Its basically trained my nerves so that they don’t transmit pain even when the implant is off, and I’m finding that the longer I have it, I don’t even need to use it quite this much. Now I’ve managed to qualify as a pre-school teacher and am back at work.
I’m even planning to marry Peter this year now we don’t need to worry about pain. It’s just amazing.
The Consultant
Vivek Mehta is a consultant in pain medicine at St Bartholomew’s Hospital in London.
MILLIONS of Britons have chronic back or leg pain, often caused by damage to nerves in the spinal cord brought on by a bulging disc - known as a slipped disc - that then presses on a nerve.
Even after surgery to remove the bulging disc, 30 to 40 per cent of people have pain because the nerve has been damaged, or as a result of scarring from the surgery.
Painkillers can help, and we can also try injections into the spine to reduce inflammation and pain.
But when all else fails, we can offer spinal cord stimulation - where electrodes are implanted close to nerves in the spine.
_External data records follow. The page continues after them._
`src/hfa_pkg.sv`:
```
// shared types, constants and codes for the hole fit allocator
`default_nettype none
package hfa_pkg;

    // default sizes of the hole table
    localparam int MAX_HOLES_DEF = 16;
    localparam int SIZE_BITS_DEF = 16;

    // fixed port field widths
    localparam int SLOT_W     = 4;
    localparam int AMOUNT_W   = 16;
    localparam int POLICY_W   = 2;
    localparam int HIU_W      = 5;
    localparam int CFG_ADDR_W = 1;
    localparam int CFG_DATA_W = 5;

    // configuration register indexes
    localparam logic [CFG_ADDR_W-1:0] CFG_FIT_POLICY   = 1'b0;
    localparam logic [CFG_ADDR_W-1:0] CFG_HOLES_IN_USE = 1'b1;

    // fit policy codes, any other code acts as first fit
    localparam logic [POLICY_W-1:0] POL_FIRST = 2'd0;
    localparam logic [POLICY_W-1:0] POL_BEST  = 2'd1;
    localparam logic [POLICY_W-1:0] POL_WORST = 2'd2;

    // request type codes
    localparam logic REQ_LOAD  = 1'b0;
    localparam logic REQ_ALLOC = 1'b1;

    // sequencer states
    typedef enum logic [2:0] {
        S_IDLE,
        S_SCAN,
        S_DRAIN,
        S_WB,
        S_RESP
    } t_state;

    // table port strobes
    typedef struct packed {
        logic we;
        logic re;
    } t_tbl_ctl;

    // one result word
    typedef struct packed {
        logic                granted;
        logic [SLOT_W-1:0]   chosen_slot;
        logic [AMOUNT_W-1:0] free_left;
    } t_result;

endpackage
`default_nettype wire

```
`src/hole_fit_allocator_unit.sv`:
```
// top level of the hole fit allocator: config registers and table wiring
//
//  channel   direction  handshake                 payload
//  in        input      i_in_valid / o_in_ready    i_req_type, i_hole_slot, i_amount
//  out       output     o_out_valid / i_out_ready  o_granted, o_chosen_slot, o_free_left
//  cfg       input      i_cfg_we                   i_cfg_addr, i_cfg_data
//
// a load word, or an allocate word with holes_in_use at zero, goes from S_IDLE
// straight to S_RESP; an allocate word scans n = min(holes_in_use, MAX_HOLES)
// entries one a cycle, then drain and write-back, before S_RESP. a word is
// accepted only in S_IDLE, so a new word waits until the last result is registered.
// reset is synchronous and clears control state and config registers, not the table.
// a stalled result holds in the output register; the next word then waits in S_RESP.
`default_nettype none
module hole_fit_allocator_unit #(
    parameter int MAX_HOLES = hfa_pkg::MAX_HOLES_DEF,
    parameter int SIZE_BITS = hfa_pkg::SIZE_BITS_DEF
) (
    input  wire                               i_clk,
    input  wire                               i_rst_n,
    input  wire                               i_cfg_we,
    input  wire  [hfa_pkg::CFG_ADDR_W-1:0]    i_cfg_addr,
    input  wire  [hfa_pkg::CFG_DATA_W-1:0]    i_cfg_data,
    input  wire                               i_in_valid,
    output logic                              o_in_ready,
    input  wire                               i_req_type,
    input  wire  [hfa_pkg::SLOT_W-1:0]        i_hole_slot,
    input  wire  [hfa_pkg::AMOUNT_W-1:0]      i_amount,
    output logic                              o_out_valid,
    input  wire                               i_out_ready,
    output logic                              o_granted,
    output logic [hfa_pkg::SLOT_W-1:0]        o_chosen_slot,
    output logic [hfa_pkg::AMOUNT_W-1:0]      o_free_left
);
    import hfa_pkg::*;

    localparam int IDX_W = $clog2(MAX_HOLES);

    logic [POLICY_W-1:0]  r_fit_policy;
    logic [HIU_W-1:0]     r_holes_in_use;
    t_tbl_ctl             tbl_ctl;
    logic [IDX_W-1:0]     tbl_waddr;
    logic [SIZE_BITS-1:0] tbl_wdata;
    logic [IDX_W-1:0]     tbl_raddr;
    logic [SIZE_BITS-1:0] tbl_rdata;
    t_result              result;

    // configuration registers
    always_ff @(posedge i_clk) begin
        if (!i_rst_n) begin
            r_fit_policy   <= '0;
            r_holes_in_use <= '0;
        end else if (i_cfg_we) begin
            unique case (i_cfg_addr)
                CFG_FIT_POLICY:   r_fit_policy   <= POLICY_W'(i_cfg_data);
                CFG_HOLES_IN_USE: r_holes_in_use <= HIU_W'(i_cfg_data);
            endcase
        end
    end

    // sequencer and compare unit
    hfa_ctrl #(
        .MAX_HOLES (MAX_HOLES),
        .SIZE_BITS (SIZE_BITS)
    ) u_ctrl (
        .i_clk          (i_clk),
        .i_rst_n        (i_rst_n),
        .i_policy       (r_fit_policy),
        .i_holes_in_use (r_holes_in_use),
        .i_in_valid     (i_in_valid),
        .o_in_ready     (o_in_ready),
        .i_req_type     (i_req_type),
        .i_hole_slot    (i_hole_slot),
        .i_amount       (i_amount),
        .o_tbl_ctl      (tbl_ctl),
        .o_waddr        (tbl_waddr),
        .o_wdata        (tbl_wdata),
        .o_raddr        (tbl_raddr),
        .i_rdata        (tbl_rdata),
        .o_out_valid    (o_out_valid),
        .i_out_ready    (i_out_ready),
        .o_result       (result)
    );

    // hole table
    hfa_table #(
        .MAX_HOLES (MAX_HOLES),
        .SIZE_BITS (SIZE_BITS)
    ) u_table (
        .i_clk   (i_clk),
        .i_ctl   (tbl_ctl),
        .i_waddr (tbl_waddr),
        .i_wdata (tbl_wdata),
        .i_raddr (tbl_raddr),
        .o_rdata (tbl_rdata)
    );

    // result word fields
    assign o_granted     = result.granted;
    assign o_chosen_slot = result.chosen_slot;
    assign o_free_left   = result.free_left;

endmodule
`default_nettype wire

```
`src/hfa_table.sv`:
```
// hole free space table, one write port and one registered read port
`default_nettype none
module hfa_table #(
    parameter int MAX_HOLES = hfa_pkg::MAX_HOLES_DEF,
    parameter int SIZE_BITS = hfa_pkg::SIZE_BITS_DEF,
    localparam int IDX_W = $clog2(MAX_HOLES)
) (
    input  wire                   i_clk,
    input  hfa_pkg::t_tbl_ctl     i_ctl,
    input  wire  [IDX_W-1:0]      i_waddr,
    input  wire  [SIZE_BITS-1:0]  i_wdata,
    input  wire  [IDX_W-1:0]      i_raddr,
    output logic [SIZE_BITS-1:0]  o_rdata
);
    import hfa_pkg::*;

    logic [SIZE_BITS-1:0] r_mem [MAX_HOLES];
    logic [SIZE_BITS-1:0] r_rdata;

    // write port
    always_ff @(posedge i_clk) begin
        if (i_ctl.we) begin
            r_mem[i_waddr] <= i_wdata;
        end
    end

    // registered read port
    always_ff @(posedge i_clk) begin
        if (i_ctl.re) begin
            r_rdata <= r_mem[i_raddr];
        end
    end

    assign o_rdata = r_rdata;

endmodule
`default_nettype wire

```
`src/hfa_ctrl.sv`:
```
// scan sequencer, shared fit compare unit and result register
`default_nettype none
module hfa_ctrl #(
    parameter int MAX_HOLES = hfa_pkg::MAX_HOLES_DEF,
    parameter int SIZE_BITS = hfa_pkg::SIZE_BITS_DEF,
    localparam int IDX_W = $clog2(MAX_HOLES),
    localparam int CNT_W = $clog2(MAX_HOLES + 1)
) (
    input  wire                               i_clk,
    input  wire                               i_rst_n,
    input  wire  [hfa_pkg::POLICY_W-1:0]      i_policy,
    input  wire  [hfa_pkg::HIU_W-1:0]         i_holes_in_use,
    input  wire                               i_in_valid,
    output logic                              o_in_ready,
    input  wire                               i_req_type,
    input  wire  [hfa_pkg::SLOT_W-1:0]        i_hole_slot,
    input  wire  [hfa_pkg::AMOUNT_W-1:0]      i_amount,
    output hfa_pkg::t_tbl_ctl                 o_tbl_ctl,
    output logic [IDX_W-1:0]                  o_waddr,
    output logic [SIZE_BITS-1:0]              o_wdata,
    output logic [IDX_W-1:0]                  o_raddr,
    input  wire  [SIZE_BITS-1:0]              i_rdata,
    output logic                              o_out_valid,
    input  wire                               i_out_ready,
    output hfa_pkg::t_result                  o_result
);
    import hfa_pkg::*;

    t_state               r_state, n_state;
    logic [IDX_W-1:0]     r_idx, n_idx;
    logic                 r_rd_vld;
    logic [IDX_W-1:0]     r_rd_idx;
    logic [SIZE_BITS-1:0] r_req, n_req;
    logic                 r_found, n_found;
    logic [SIZE_BITS-1:0] r_best, n_best;
    logic [IDX_W-1:0]     r_pick, n_pick;
    t_result              r_res, n_res;
    logic                 r_out_vld, n_out_vld;
    t_result              r_out, n_out;

    logic                 in_fire;
    logic                 out_free;
    logic                 slot_ok;
    logic [SIZE_BITS-1:0] amt_s;
    logic [SIZE_BITS-1:0] left;
    logic [31:0]          hiu32;
    logic [CNT_W-1:0]     n_eff;
    logic                 last;
    logic                 fits;
    logic                 better;
    logic                 take;

    // request decode and scan length
    assign in_fire  = i_in_valid && o_in_ready;
    assign out_free = !r_out_vld || i_out_ready;
    assign slot_ok  = 32'(i_hole_slot) < MAX_HOLES;
    assign amt_s    = SIZE_BITS'(i_amount);
    assign left     = r_best - r_req;
    assign hiu32    = 32'(i_holes_in_use);
    assign n_eff    = CNT_W'((hiu32 > MAX_HOLES) ? MAX_HOLES : hiu32);
    assign last     = (32'(r_idx) + 32'd1) == 32'(n_eff);

    // shared fit compare unit, strict compare keeps ties at the lower index
    always_comb begin
        fits = i_rdata >= r_req;
        unique case (i_policy)
            POL_BEST:  better = i_rdata < r_best;
            POL_WORST: better = i_rdata > r_best;
            default:   better = 1'b0;
        endcase
        take = r_rd_vld && fits && (!r_found || better);
    end

    // next state
    always_comb begin
        n_state = r_state;
        unique case (r_state)
            S_IDLE: begin
                if (in_fire) begin
                    if (i_req_type == REQ_LOAD || n_eff == '0) begin
                        n_state = S_RESP;
                    end else begin
                        n_state = S_SCAN;
                    end
                end
            end
            S_SCAN: begin
                if (last) begin
                    n_state = S_DRAIN;
                end
            end
            S_DRAIN: n_state = S_WB;
            S_WB:    n_state = S_RESP;
            S_RESP: begin
                if (out_free) begin
                    n_state = S_IDLE;
                end
            end
            default: n_state = S_IDLE;
        endcase
    end

    // handshake and table port controls
    always_comb begin
        o_in_ready   = (r_state == S_IDLE);
        o_tbl_ctl.we = ((r_state == S_IDLE) && in_fire && i_req_type == REQ_LOAD && slot_ok)
                    || ((r_state == S_WB) && r_found);
        o_tbl_ctl.re = (r_state == S_SCAN);
        o_waddr      = (r_state == S_IDLE) ? IDX_W'(32'(i_hole_slot)) : r_pick;
        o_wdata      = (r_state == S_IDLE) ? amt_s : left;
        o_raddr      = r_idx;
    end

    // datapath next values
    always_comb begin
        n_idx     = r_idx;
        n_req     = r_req;
        n_found   = r_found;
        n_best    = r_best;
        n_pick    = r_pick;
        n_res     = r_res;
        n_out_vld = r_out_vld;
        n_out     = r_out;

        unique case (r_state)
            S_IDLE: begin
                if (in_fire) begin
                    n_res   = '0;
                    n_idx   = '0;
                    n_found = 1'b0;
                    n_req   = amt_s;
                    if (i_req_type == REQ_LOAD && slot_ok) begin
                        n_res.granted     = 1'b1;
                        n_res.chosen_slot = i_hole_slot;
                        n_res.free_left   = AMOUNT_W'(amt_s);
                    end
                end
            end
            S_SCAN: n_idx = r_idx + 1'b1;
            S_WB: begin
                if (r_found) begin
                    n_res.granted     = 1'b1;
                    n_res.chosen_slot = SLOT_W'(r_pick);
                    n_res.free_left   = AMOUNT_W'(left);
                end
            end
            default: begin
            end
        endcase

        // candidate update from the word read last cycle
        if (take) begin
            n_found = 1'b1;
            n_best  = i_rdata;
            n_pick  = r_rd_idx;
        end

        // result register
        if (r_out_vld && i_out_ready) begin
            n_out_vld = 1'b0;
        end
        if (r_state == S_RESP && out_free) begin
            n_out_vld = 1'b1;
            n_out     = r_res;
        end
    end

    // control registers
    always_ff @(posedge i_clk) begin
        if (!i_rst_n) begin
            r_state   <= S_IDLE;
            r_rd_vld  <= 1'b0;
            r_found   <= 1'b0;
            r_out_vld <= 1'b0;
        end else begin
            r_state   <= n_state;
            r_rd_vld  <= (r_state == S_SCAN);
            r_found   <= n_found;
            r_out_vld <= n_out_vld;
        end
    end

    // payload registers
    always_ff @(posedge i_clk) begin
        r_idx    <= n_idx;
        r_rd_idx <= r_idx;
        r_req    <= n_req;
        r_best   <= n_best;
        r_pick   <= n_pick;
        r_res    <= n_res;
        r_out    <= n_out;
    end

    assign o_out_valid = r_out_vld;
    assign o_result    = r_out;

    // a refused request reports slot and space as zero
    assert property (@(posedge i_clk) disable iff (!i_rst_n)
        (o_out_valid && !o_result.granted) |->
            (o_result.chosen_slot == '0 && o_result.free_left == '0))
        else $error("refused word carries nonzero slot or space");

    // read data only returns while scanning or draining
    assert property (@(posedge i_clk) disable iff (!i_rst_n)
        r_rd_vld |-> (r_state == S_SCAN || r_state == S_DRAIN))
        else $error("table read data outside of a scan");

    // a held candidate always fits the request
    assert property (@(posedge i_clk) disable iff (!i_rst_n)
        (r_found && (r_state == S_DRAIN || r_state == S_WB)) |-> (r_best >= r_req))
        else $error("candidate hole smaller than request");

    // table writes happen only on a load or at write-back
    assert property (@(posedge i_clk) disable iff (!i_rst_n)
        o_tbl_ctl.we |-> (r_state == S_IDLE || r_state == S_WB))
        else $error("table write outside load or write-back");

    // no new word while busy
    assert property (@(posedge i_clk) disable iff (!i_rst_n)
        (r_state == S_SCAN) |=> !o_in_ready || $past(last))
        else $error("ready raised in the middle of a scan");

endmodule
`default_nettype wire
```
These fire signals that should override pain signals and block the pain.
This is effective in many patients, but doesn’t work for everyone. And the continuous signals being fired by the implant can cause some people to feel a tingling sensation down the leg, which can be very uncomfortable.
But a new system, known as Prodigy with Burst technology, can overcome this problem. Licensed for use in Europe last year, it uses two different signals to block the pain, rather than a single one as used in devices up until now.
These both block the existing pain and leave the patient free of any uncomfortable tingling.
As well as firing out regular, even signals, at 30 to 40 times a second, it also produces intermittent bursts of rapid-fire stimulation.
These short bursts are thought to mimic the firing of the nerve cells in the body that transmit pain, and are therefore more effective at blocking it. The pain is up to 44 per cent better controlled that with the older-style stimulators.
The operation takes 90 minutes to two hours. The patient is sedated, so that we can be sure we simulate the right part of the spinal cord during the procedure to take their pain away. First, we use a large needle to inject two electrodes next to the spinal cord. Then we make a 1-2cm incision in the lower back and stitch the electrodes to the muscle in the back. We then tunnel wires under the skin just above the buttock and connect the electrodes to a temporary battery. We close the incision with stitches, covering it with a dressing.
ONCE we are sure it works, the patient has a second 20-minute operation a week or so later. I make a 5cm incision above the buttock and tuck the battery - which is 5cm by 5cm - under the skin, closing the incision with stitches. I feed the wires into the holes in the battery, and tighten it with a screwdriver.
The battery should last about ten years before it needs replacing.
A study published in the journal World Neurosurgery last year found Prodigy gave better control of pain than conventional spinal cord stimulation, without causing tingling or discomfort.
Any Drawbacks?
THE operation carries risks including bleeding and infection, and a very slight risk of a leak of cerebrospinal fluid, the clear fluid around brain spine, which would cause a headache for a couple of days but is not dangerous.
’Spinal cord stimulation carries a risk that the leads in the back could break or move, which means a second operation to reposition them,’ adds Ganesan Baranidharan, consultant in pain medicine at Leeds Teaching Hospitals NHS Trust.
‘There is also a very small risk of paralysis. But unlike previous spinal cord stimulation, Prodigy effectively speaks the same language as the nervous system. It is therefore more effective in overcoming pain and means that patients should not have the tingling or discomfort that older techniques can cause.’
- The operation costs around £18,000 to 20,000 privately or to the NHS.